Material for this exercise:
`src/design/bdgw_pkg.sv`:
```
// ----------------------------------------------------------------------------
// bdgw_pkg
// Shared types and constants for the gradient-weighted Bayer demosaic.
// ----------------------------------------------------------------------------
`default_nettype none

package bdgw_pkg;

  localparam int unsigned RawBits        = 10;
  localparam int unsigned PosBits        = 12;
  localparam int unsigned SizeBits       = 13;
  localparam int unsigned LineRows       = 4;
  localparam int unsigned PosLimit       = 4096;
  localparam int unsigned MaxLineWidthDef = 4096;
  localparam int unsigned DivSteps       = 8;

  localparam logic [SizeBits-1:0] WidthReset  = 13'd640;
  localparam logic [SizeBits-1:0] HeightReset = 13'd480;
  localparam logic [SizeBits-1:0] SizeMin     = 13'd5;

  // configuration register indexes
  localparam logic CfgFrameWidth  = 1'b0;
  localparam logic CfgFrameHeight = 1'b1;

  typedef struct packed {
    logic accept;    // take an input beat, read the line store
    logic shift;     // shift the window, write the line store
    logic calc;      // averages and gradients
    logic mul;       // weight products
    logic sum;       // numerator, denominator, divider load
    logic div_step;  // one quotient bit
    logic load_out;  // move the result into the output register
  } bdgw_cmd_t;

  typedef struct packed {
    logic interior;  // current pixel has a result
    logic out_free;  // output register can take a result
  } bdgw_stat_t;

endpackage

`default_nettype wire

```
`src/design/bdgw_ctrl.sv`:
```
// ----------------------------------------------------------------------------
// bdgw_ctrl
// Sequencer: walks one pixel through read, window shift, math and output.
// ----------------------------------------------------------------------------
`default_nettype none

module bdgw_ctrl
  import bdgw_pkg::*;
(
  input  wire logic       clk_i,
  input  wire logic       rst_ni,
  input  wire logic       in_valid_i,
  output logic            in_stall_o,
  input  wire bdgw_stat_t stat_i,
  output bdgw_cmd_t       cmd_o
);

  typedef enum logic [6:0] {
    StIdle  = 7'b0000001,
    StShift = 7'b0000010,
    StCalc  = 7'b0000100,
    StMul   = 7'b0001000,
    StSum   = 7'b0010000,
    StDiv   = 7'b0100000,
    StOut   = 7'b1000000
  } state_e;

  localparam int unsigned CntBits = $clog2(DivSteps);

  state_e              state_q, state_d;
  logic [CntBits-1:0]  cnt_q, cnt_d;

  always_comb begin
    state_d = state_q;
    cnt_d   = cnt_q;
    cmd_o   = '0;
    unique case (state_q)
      StIdle: begin
        cmd_o.accept = in_valid_i;
        if (in_valid_i) state_d = StShift;
      end
      StShift: begin
        cmd_o.shift = 1'b1;
        state_d = stat_i.interior ? StCalc : StIdle;
      end
      StCalc: begin
        cmd_o.calc = 1'b1;
        state_d = StMul;
      end
      StMul: begin
        cmd_o.mul = 1'b1;
        state_d = StSum;
      end
      StSum: begin
        cmd_o.sum = 1'b1;
        cnt_d = '0;
        state_d = StDiv;
      end
      StDiv: begin
        cmd_o.div_step = 1'b1;
        cnt_d = cnt_q + 1'b1;
        if (cnt_q == CntBits'(DivSteps - 1)) state_d = StOut;
      end
      StOut: begin
        cmd_o.load_out = stat_i.out_free;
        if (stat_i.out_free) state_d = StIdle;
      end
      default: state_d = StIdle;
    endcase
  end

  assign in_stall_o = (state_q != StIdle);

  always_ff @(posedge clk_i or negedge rst_ni) begin
    if (!rst_ni) begin
      state_q <= StIdle;
      cnt_q   <= '0;
    end else begin
      state_q <= state_d;
      cnt_q   <= cnt_d;
    end
  end

endmodule

`default_nettype wire

```
`config.mk`:
```
export PLATFORM = sky130hd
export DESIGN_NAME = bdgw_ctrl
export DESIGN_NICKNAME = d
export VERILOG_FILES = /design/src/design/bdgw_pkg.sv /design/src/design/bdgw_ctrl.sv
export SDC_FILE = /design/constraint.sdc
export NUM_CORES = 1
export LEC_CHECK = 0
export BUFFER_PORTS_ARGS = -buffer_cell sky130_fd_sc_hd__buf_4
export CAP_MARGIN = 40
export CELL_PAD_IN_SITES_DETAIL_PLACEMENT = 2
export CELL_PAD_IN_SITES_GLOBAL_PLACEMENT = 2
export CORE_MARGIN = 8
export CORE_UTILIZATION = 31
export CTS_CLUSTER_DIAMETER = 50
export DETAILED_ROUTE_END_ITERATION = 8
export PLACE_DENSITY = 0.75
export SETUP_SLACK_MARGIN = 0.2
export SLEW_MARGIN = 30
export SYNTH_ARGS = -nofsm -noshare
export SYNTH_HDL_FRONTEND = slang
export SYNTH_SLANG_ARGS = --single-unit
```
`constraint.sdc`:
```
create_clock -name clk_i -period 1.6 [get_ports clk_i]
set_input_delay 0.08 -clock clk_i [delete_from_list [all_inputs] [get_ports clk_i]]
set_output_delay 0.08 -clock clk_i [all_outputs]
set_load 0.01 [all_outputs]
```
==> impl_metrics.ini, run 1 <==
[outcome]
status = did not finish
lastStage = 5_1_grt
error_line = [ERROR DPL-0033] detailed placement checks failed during check placement.

[logic_synthesis]
synth_top_area_share_pct = 35.2
netlist_top_cells_area = dfrtp_1 35%, nor4b_1 5.5%, dfstp_2 4.1%
synth_cells = 67
ys_ff_latch = 10
post-synth-top-area-cell = dfrtp_1
synthesis.nets = 74
synth-main-ff-cell = dfrtp_1
synth_edf_count = 0
yosysSeqAreaShare_pct = 39.3
syn_area_per_cell_um2 = 9.56
async_flop_share_pct = 100
netlist_area_um2 = 641
synth_warnings = 0
synthDistinctLibCells = 31

[floorplanning]
die_w_um = 61.5
row_count = 16
initial_core_util_pct = 32.7
ios = 13
die_h_um = 61.5

[cts]
cts_root_buffer = clkbuf_4
clk_path_buf_depth = 2
clock-sinks = 10
cts_buffers = 3
htree_levels = 1

[timing]
crit_endpoint = cmd_o[1]
worstEpCategory = output port

[place]
gp_congestion = 0.761
place_hpwl_um = 1460
portBuffers = 12

[global_route]
antenna_found_initial = 0
grt_max_degree = 11
-- cell usage after synthesis, drive strengths merged, types with 2 or more instances --
library cell  count
a22o              3
o311ai            2
buf               2
nor4b             4
nor2              5
nor3              2
or2               2
or3b              2
o21ai             5
a21oi             3
inv               2
dfrtp             9
ha                2
nand2b            5
nand2             5
and2              2
nor3b             2
-- through the flow --
stage	TNS [ns]	instances	cell area [um2]	setup WS [ns]
3_5_place_dp	0	113	832	0.0989
3_3_place_gp	0	113	832	0.125
2_1_floorplan	0	67	647	0.182
4_1_cts	-0.400	135	1100	-0.166
-- timing repair --
item                                    in CTS
endpoints found under the setup margin      15
hold buffers                                 2
setup buffers                               16
cloned                                       0
gates resized for setup                     28
endpoints found under the hold margin       11
pin swaps                                   13
-- logic make-up after synthesis --
family / Yosys count / share of synthesized area (%)
and+or+nand+nor: 35 / 37.9
adders and majority gates: 2 / 3.91
AOI/OAI and AO/OA: 14 / 14.3
buffers and inverters: 5 / 3.32
xor gates and xnor gates: 1 / 1.37
DFF: 10 / 39.3
==> run 2: changes to the inputs <==
==> config.mk (replaced) <==
export PLATFORM = sky130hd
export DESIGN_NAME = bdgw_ctrl
export DESIGN_NICKNAME = d
export VERILOG_FILES = /design/src/design/bdgw_pkg.sv /design/src/design/bdgw_ctrl.sv
export SDC_FILE = /design/constraint.sdc
export NUM_CORES = 1
export LEC_CHECK = 0
export BUFFER_PORTS_ARGS = -buffer_cell sky130_fd_sc_hd__buf_4
export CAP_MARGIN = 40
export CORE_AREA = 8 8 69 71
export DETAILED_ROUTE_END_ITERATION = 8
export DIE_AREA = 0 0 77 79
export PLACE_DENSITY_LB_ADDON = 0.15
export SLEW_MARGIN = 30
export SYNTH_ARGS = -nofsm -noshare
export SYNTH_HDL_FRONTEND = slang
export SYNTH_SLANG_ARGS = --single-unit
==> impl_metrics.ini, run 2 <==
[logic_synthesis]
post-synth-top-area-cell = dfrtp_1
ys_ff_latch = 10
synth_edf_count = 0
synth_common_cells = 9 x dfrtp_1, 5 x nand2_1, 5 x nor2_1, 5 x o21ai_0
synth_top_area_share_pct = 35.2
syn_area_per_cell_um2 = 9.56
async_flop_share_pct = 100
netlist_area_um2 = 641
synthesis.nets = 74
synth_warnings = 0
synth-main-ff-cell = dfrtp_1
netlist_top_cells_area = dfrtp_1 35%, nor4b_1 5.5%, dfstp_2 4.1%
synthDistinctLibCells = 31
synth_cells = 67
yosysSeqAreaShare_pct = 39.3
yosysMostFrequentCell = dfrtp_1

[global_route]
grt_max_degree = 12
grt_pass1_vias = 593
grt_use_total_pct = 5.50
grt_overflow = 0
antenna_found_initial = 0
grt_pass1_wl_um = 2700

[detailed_routing]
wirelength_um = 1620
drc = 0
postRouteAntennaNets = 0
initialDrtViolationCount = 8
vias = 564
vias_per_cell = 3.97
wl_per_cell_um = 11.4
drtPass1Iterations = 4

[final_layout]
stdcell_count = 142
fill_cells = 423
final_common_cell = buf_4
regMostFlops = state_q
largestRegisters = state_q x7, cnt_q x3
n_antenna_cell = 0
final_layout_size_suffix_gt1_share_pct = 48.9
fin_nets = 100
design_area_um2 = 996
largest_reg_flops = 7
area_delta_synth_final_pct = 55.5
final_cell_mix = 19 x buf_4, 5 x nand2_1, 5 x dfrtp_1

[place]
dp.cells = 133
dpl_cell_area_um2 = 832
gp_congestion = 0.703
place_hpwl_um = 1220
portBuffers = 12

[timing]
fin_crit_ns = 1.71
worst_hold_slack_ns = 0.0319
tns_ns = -0.157
max_freq_mhz = 584
relSlewSlack_pct = 76.0
slew_viol_final = 0
rsz0062_at_grt = true
setup_viol = 2
fin_crit_sh_pct = 107
finClkSkew_ns = 0.00433
hold_viol_final = 0
worst_slack_ns = -0.112
worst_pin_slew_ns = 0.355

[critical_path]
path_class = register to output port
critPathTopFamily = simple AND/OR/NAND/NOR gates
slowest_delay_ns = 0.42
startpoint_type = register
crit_buf_inv = 2
worstPathCellList = nor4_4, nand2b_2, or3b_4, inv_2, buf_6
crit_path_max_fanout = 3
crit_slowest_cell = dfrtp_2
cp.arrival_ns = 1.63
cp_data_required_time_ns = 1.52
endpoint_kind = output port

[cts]
clkTransAtPathRegs_ns = 0.05
cts_root_buffer = clkbuf_8
clk_latency_ns = 0.24
cts_tree = yes
htree_levels = 1
clock-sinks = 10
cts_buffers = 3
clk_path_buf_depth = 2

[outcome]
status = finished with violations
failed_checks = negative setup slack

[floorplanning]
dieArea_um2 = 6080
initial_core_util_pct = 16.9
ios = 13
core_area_um2 = 3800
die_h_um = 79
row_count = 23
die_w_um = 77

[flow_run]
maxCapViolCount = 0

[worst_hold_path]
hold_path.class = input port to register

[pwr]
p_leak_nw = 0.431
power.density_nw_per_um2 = 1290
peakVddDrop_v = 0.000650
==> run 2: per-stage QoR <==
step	worst slack (ns)	total power, mW	util, %
floorplan	0.162	0.641	-
global placement	0.118	0.826	21.9
detailed placement	0.107	0.827	21.9
CTS	-0.126	1.19	24.6
global route	-0.163	1.37	26.2
finish	-0.112	1.28	26.2
==> run 2: logic make-up after synthesis <==
kind of cell	after synthesis	synth area share, %
AO/OA/AOI/OAI	14	14.3
XOR/XNOR	1	1.37
flip-flops	10	39.3
adder cells (fa/ha/maj)	2	3.91
buffers and inverters	5	3.32
AND/OR/NAND/NOR	35	37.9
==> run 2: worst paths after layout <==
kind | startpoint | end | slack [ns] | depth (start not counted)
worst min-delay path | in_valid_i | state_q[0] | 0.03 | 2
worst max-delay path | state_q[3] | cmd_o[1] | -0.11 | 5
min in group asynchronous | rst_ni | state_q[6] | 0.20 | 2
max in group asynchronous | rst_ni | state_q[0] | 1.18 | 2
worst min register to register | cnt_q[2] | cnt_q[2] | 0.53 | 1
worst max register to register | state_q[3] | cnt_q[1] | 0.03 | 5
==> run 2: layout make-up <==
class | count | area, um2 | share of cell area (%)
Multi-Input combinational cell | 52 | 417 | 41.8
Tap cell | 50 | 62.6 | 6.28
Clock buffer | 4 | 55.1 | 5.53
Inverter | 2 | 7.51 | 0.754
Sequential cell | 10 | 256 | 25.8
Timing Repair Buffer | 24 | 198 | 19.8
==> run 2: what timing repair did <==
action | 4_1_cts | 5_1_grt
cloned | 0 | 0
resized for setup | 6 | 14
buffers inserted | 2 | 3
endpoints found under the hold margin | 10 | 0
hold buffers | 1 | 0
setup endpoints to repair | 3 | 9
pin swaps | 1 | 6
==> run 2: power by group <==
group	internal (mW)	leakage [nW]	switching, mW
Clock	0.216	0.0288	0.0997
Sequential	0.308	0.129	0.0875
Combinational	0.310	0.274	0.260
==> run 2: per-layer routing <==
layer  GRT usage, %  wire length, um  up-vias
met2           8.50              688       12
met3           2.48               95        0
met5              0                0        -
met1           6.91              838      256
li1               -                -      296
met4           1.13                0        0
==> run 2: worst reg2reg max path, cell delays in order (launching register included) <==
cell	delay, ns
dfrtp_2	0.42
nor4_4	0.35
nand2b_2	0.09
buf_4	0.14
or2_4	0.24
a22o_1	0.21
Power figures use the tool's default switching activity.
==> run 3: changes to the inputs <==
--- a/config.mk
+++ b/config.mk
@@ -7,6 +7,8 @@
 export LEC_CHECK = 0
 export BUFFER_PORTS_ARGS = -buffer_cell sky130_fd_sc_hd__buf_4
 export CAP_MARGIN = 40
+export CELL_PAD_IN_SITES_DETAIL_PLACEMENT = 1
+export CELL_PAD_IN_SITES_GLOBAL_PLACEMENT = 1
 export CORE_AREA = 8 8 69 71
 export DETAILED_ROUTE_END_ITERATION = 8
 export DIE_AREA = 0 0 77 79
==> impl_metrics.ini, run 3 (synthesis gave the netlist of run 2 again) <==
[final_layout]
regMostFlops = state_q
final_util_pct = 25.6
n_antenna_cell = 0
final_layout_size_suffix_gt1_share_pct = 45.2
fin_nets = 101
largest_reg_flops = 7
final_cell_mix = 21 x buf_4, 8 x dfrtp_1, 5 x nand2_1, 5 x o21ai_0
final_common_cell = buf_4
largestRegisters = state_q x7, cnt_q x3
area_delta_synth_final_pct = 51.8

[global_route]
grt_overflow = 0
grt_pass1_wl_um = 3150
grt_max_degree = 12
grt_pass1_vias = 651
grt_use_total_pct = 6.38
antenna_found_initial = 0

[detailed_routing]
postRouteAntennaNets = 0
drc = 0
vias_per_cell = 4.10
wl_per_cell_um = 12.7
initialDrtViolationCount = 6
drtPass1Iterations = 4
wirelength_um = 1820
vias = 587

[critical_path]
reg2reg_slack_ns = 0.07
cp.arrival_ns = 1.57
startpoint_type = register
path_class = register to output port
cp_data_required_time_ns = 1.52
worstPathCellList = nor4_4, nand2b_2, or3b_4, inv_2, buf_6
crit_slowest_cell = dfrtp_1
endpoint_kind = output port
slowest_delay_ns = 0.40
reg2reg_depth = 5
r2r-end = cnt_q[1]
crit_path_max_fanout = 2
r2r_start = state_q[6]

[timing]
slew_viol_final = 0
worst_hold_slack_ns = 0.0519
setup_viol = 1
hold_viol_final = 0
fin_crit_sh_pct = 103
tns_ns = -0.0550
rsz0062_at_grt = true
relSlewSlack_pct = 73.4
worst_pin_slew_ns = 0.393
fin_crit_ns = 1.65
max_freq_mhz = 604
worst_slack_ns = -0.0550
finClkSkew_ns = 0.00145

[cts]
clkTransAtPathRegs_ns = 0.05
clk_path_buf_depth = 2
cts_tree = yes
clk_latency_ns = 0.23
clock-sinks = 10
cts_buffers = 3
htree_levels = 1
cts_root_buffer = clkbuf_8

[floorplanning]
core_area_um2 = 3800
row_count = 23
dieArea_um2 = 6080
die_w_um = 77
initial_core_util_pct = 16.9
die_h_um = 79
ios = 13

[pwr]
p_sw_mw = 0.442
power.density_nw_per_um2 = 1280
power.total_mw = 1.25
power_frac_clock_pct = 21.7
intPower_mw = 0.804
peakVddDrop_v = 0.000248
power_switching_share_pct = 35.5
p_leak_nw = 0.431
p_seq_share_pct = 29.5
power_frac_comb_pct = 48.9

[flow_run]
maxCapViolCount = 0

[place]
portBuffers = 12
place_hpwl_um = 1400
gp_congestion = 0.707

[outcome]
failed_checks = negative setup slack
status = finished with violations

[worst_hold_path]
whs_path_depth = 2
hold_path.class = input port to register
hold_path.startpoint = in_valid_i
hold_end = state_q[0]
==> run 3: changes by cell type in the layout (fill, tap and decap cells not counted), sizes merged <==
cell  before  now
buf       23   24
==> run 3: worst max path at each step <==
stage | from | to | slack, ns | cells after the start
final | state_q[6] | cmd_o[1] | -0.05 | 5
after detailed placement | state_q[6] | cmd_o[1] | 0.12 | 5
after floorplan | state_q[6] | cnt_q[0] | 0.16 | 4
after global placement | cnt_q[0] | state_q[5] | 0.13 | 4
after global routing | state_q[6] | cmd_o[1] | -0.17 | 5
after CTS | state_q[3] | cmd_o[1] | -0.09 | 5
==> run 3: cell type report <==
cell class / instances / area, um2
Fill cell: 451 / 2830
Multi-Input combinational cell: 52 / 403
Sequential cell: 10 / 253
Timing Repair Buffer: 25 / 201
Tap cell: 50 / 62.6
Clock buffer: 4 / 45.0
Inverter: 2 / 7.51
==> run 3: per-stage QoR <==
stage,instance area (um2),setup slack [ns],instances
CTS,940,-0.0948,142
finish,972,-0.0550,143
global placement,840,0.130,134
detailed placement,840,0.115,134
global route,972,-0.170,143
floorplan,641,0.162,67
==> run 3: power groups by stage <==
stage	logic (mW)	registers (mW)	clock network [mW]
floorplan	0.292	0.349	0
global route	0.673	0.376	0.293
CTS	0.563	0.368	0.284
finish	0.609	0.367	0.270
detailed placement	0.489	0.371	0
global placement	0.483	0.373	0
==> run 3: worst max-delay path: cells and delay by family, from the launching register on <==
| kind | cells | cell delay, ns |
|---|---|---|
| buffers and inverters | 2 | 0.15 |
| DFF | 1 | 0.40 |
| and+or+nand+nor | 3 | 0.78 |
==> run 3: routing by layer <==
layer  wire length, um  GRT usage [%]  share of wire, %
met4                21           2.26               1.2
met2               867           10.7                48
met3                95           2.26               5.2
met5                 0              0                 0
met1               838           7.38                46
==> run 3: what timing repair did <==
| item | in CTS | in global routing |
|---|---|---|
| resized for setup | 8 | 5 |
| hold endpoints to repair | 10 | 0 |
| hold buffers | 1 | 0 |
| setup endpoints to repair | 2 | 9 |
| pin swaps | 3 | 3 |
| buffers inserted | 3 | 1 |
==> run 4: changes to the inputs <==
--- a/config.mk
+++ b/config.mk
@@ -12,6 +12,7 @@
 export CORE_AREA = 8 8 69 71
 export DETAILED_ROUTE_END_ITERATION = 8
 export DIE_AREA = 0 0 77 79
+export HOLD_SLACK_MARGIN = 0.12
 export PLACE_DENSITY_LB_ADDON = 0.15
 export SLEW_MARGIN = 30
 export SYNTH_ARGS = -nofsm -noshare
==> constraint.sdc (replaced) <==
create_clock -name clk_i -period 1.5 [get_ports clk_i]
set_input_delay 0.075 -clock clk_i [delete_from_list [all_inputs] [get_ports clk_i]]
set_output_delay 0.075 -clock clk_i [all_outputs]
set_load 0.01 [all_outputs]
==> impl_metrics.ini, run 4 (synthesis gave the netlist of run 2 again) <==
[final_layout]
fin_nets = 112
final_layout_size_suffix_gt1_share_pct = 58.7
final_cell_mix = 28 x buf_4, 6 x dfrtp_1, 5 x nand2_1, 5 x buf_6, 4 x clkbuf_8
final_util_pct = 30.2
design_area_um2 = 1150
n_antenna_cell = 0
final_common_cell = buf_4
largestRegisters = state_q x7, cnt_q x3
largest_reg_flops = 7
area_delta_synth_final_pct = 79.3
stdcell_count = 154
regMostFlops = state_q

[critical_path]
path_class = register to output port
endpoint_kind = output port
cp.arrival_ns = 1.60
startpoint_type = register
cp_data_required_time_ns = 1.42
crit_path_max_fanout = 2

[place]
dpl_cell_area_um2 = 877
pre_cts_ws_ns = 0.0132
place_hpwl_um = 1430
gp_congestion = 0.690
dp.cells = 139
portBuffers = 12

[cts]
htree_levels = 1
clock-sinks = 10
clk_path_buf_depth = 2
cts_tree = yes
cts_buffers = 3
cts_root_buffer = clkbuf_8
clk_latency_ns = 0.24
clkTransAtPathRegs_ns = 0.06

[timing]
setup_viol = 9
worst_hold_slack_ns = 0.200
max_freq_mhz = 596
finClkSkew_ns = 0.00216
relSlewSlack_pct = 74.7
tns_ns = -0.502
rsz0062_at_grt = true
slew_viol_final = 0
fin_crit_sh_pct = 112
worst_pin_slew_ns = 0.378
hold_viol_final = 0
worst_slack_ns = -0.178
fin_crit_ns = 1.68

[pwr]
power.total_mw = 1.63
p_leak_nw = 0.497
power.density_nw_per_um2 = 1420
peakVddDrop_v = 0.000590

[floorplanning]
ios = 13
core_area_um2 = 3800
die_w_um = 77
die_h_um = 79
dieArea_um2 = 6080
row_count = 23
initial_core_util_pct = 16.9

[detailed_routing]
wirelength_um = 2100
postRouteAntennaNets = 0
vias_per_cell = 4.20
wl_per_cell_um = 13.6
vias = 647
initialDrtViolationCount = 15
drtPass1Iterations = 2
drc = 0

[global_route]
grt_pass1_vias = 676
grt_overflow = 0
grt_use_total_pct = 7.11
grt_pass1_wl_um = 3470
grt_max_degree = 12
antenna_found_initial = 0

[worst_hold_path]
hold_path.class = input port to asynchronous set/reset pin

[outcome]
status = finished with violations
failed_checks = negative setup slack

[flow_run]
maxCapViolCount = 0
-- run 4: path summary, 6_finish.rpt --
| path | end | depth (start not counted) | slack [ns] | start |
|---|---|---|---|---|
| worst max-delay path | cmd_o[1] | 5 | -0.18 | state_q[3] |
| worst min-delay path | cnt_q[1] | 2 | 0.20 | rst_ni |
| worst max register to register | cnt_q[1] | 5 | -0.03 | state_q[3] |
| worst min register to register | cnt_q[2] | 1 | 0.54 | cnt_q[2] |
| max in group asynchronous | state_q[0] | 2 | 1.07 | rst_ni |
| min in group clk_i | state_q[0] | 5 | 0.48 | stat_i[0] |
-- run 4: layout make-up --
class	instances	area [um2]
clock buffers	4	55.1
fillers	449	2650
inverters	2	7.51
multi-input cells	52	472
flip-flops and latches	10	255
well taps	50	62.6
repair buffers	36	297
-- run 4: critical path, stage by stage (launching register included) --
cell	delay, ns
dfrtp_2	0.42
nor4_4	0.31
nand2b_2	0.09
or3b_4	0.39
inv_2	0.06
buf_6	0.09
-- run 4: timing repair --
action | 4_1_cts | 5_1_grt
hold buffers | 3 | 0
cloned | 0 | 0
gates resized for setup | 18 | 14
buffers inserted | 6 | 3
pin swaps | 9 | 1
endpoints found under the hold margin | 12 | 0
endpoints found under the setup margin | 6 | 15
-- run 4: where the power goes --
| group | switching [mW] | leakage, nW | internal (mW) |
|---|---|---|---|
| clock network | 0.123 | 0.0288 | 0.232 |
| logic | 0.397 | 0.338 | 0.481 |
| registers | 0.0666 | 0.130 | 0.327 |
| total | 0.586 | 0.497 | 1.04 |
-- run 4: layer usage --
metal / vias up / GRT usage [%] / share of wire, %
met5: - / 0 / 0
met4: 0 / 2.83 / 0.95
met3: 2 / 2.03 / 3.3
met2: 13 / 11.3 / 47
met1: 316 / 8.90 / 49
li1: 316 / - / -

Exercise aim: Where does the word "network" appear in the records? Copy every line that holds it.

Solution for this exercise:
stage	logic (mW)	registers (mW)	clock network [mW]
| clock network | 0.123 | 0.0288 | 0.232 |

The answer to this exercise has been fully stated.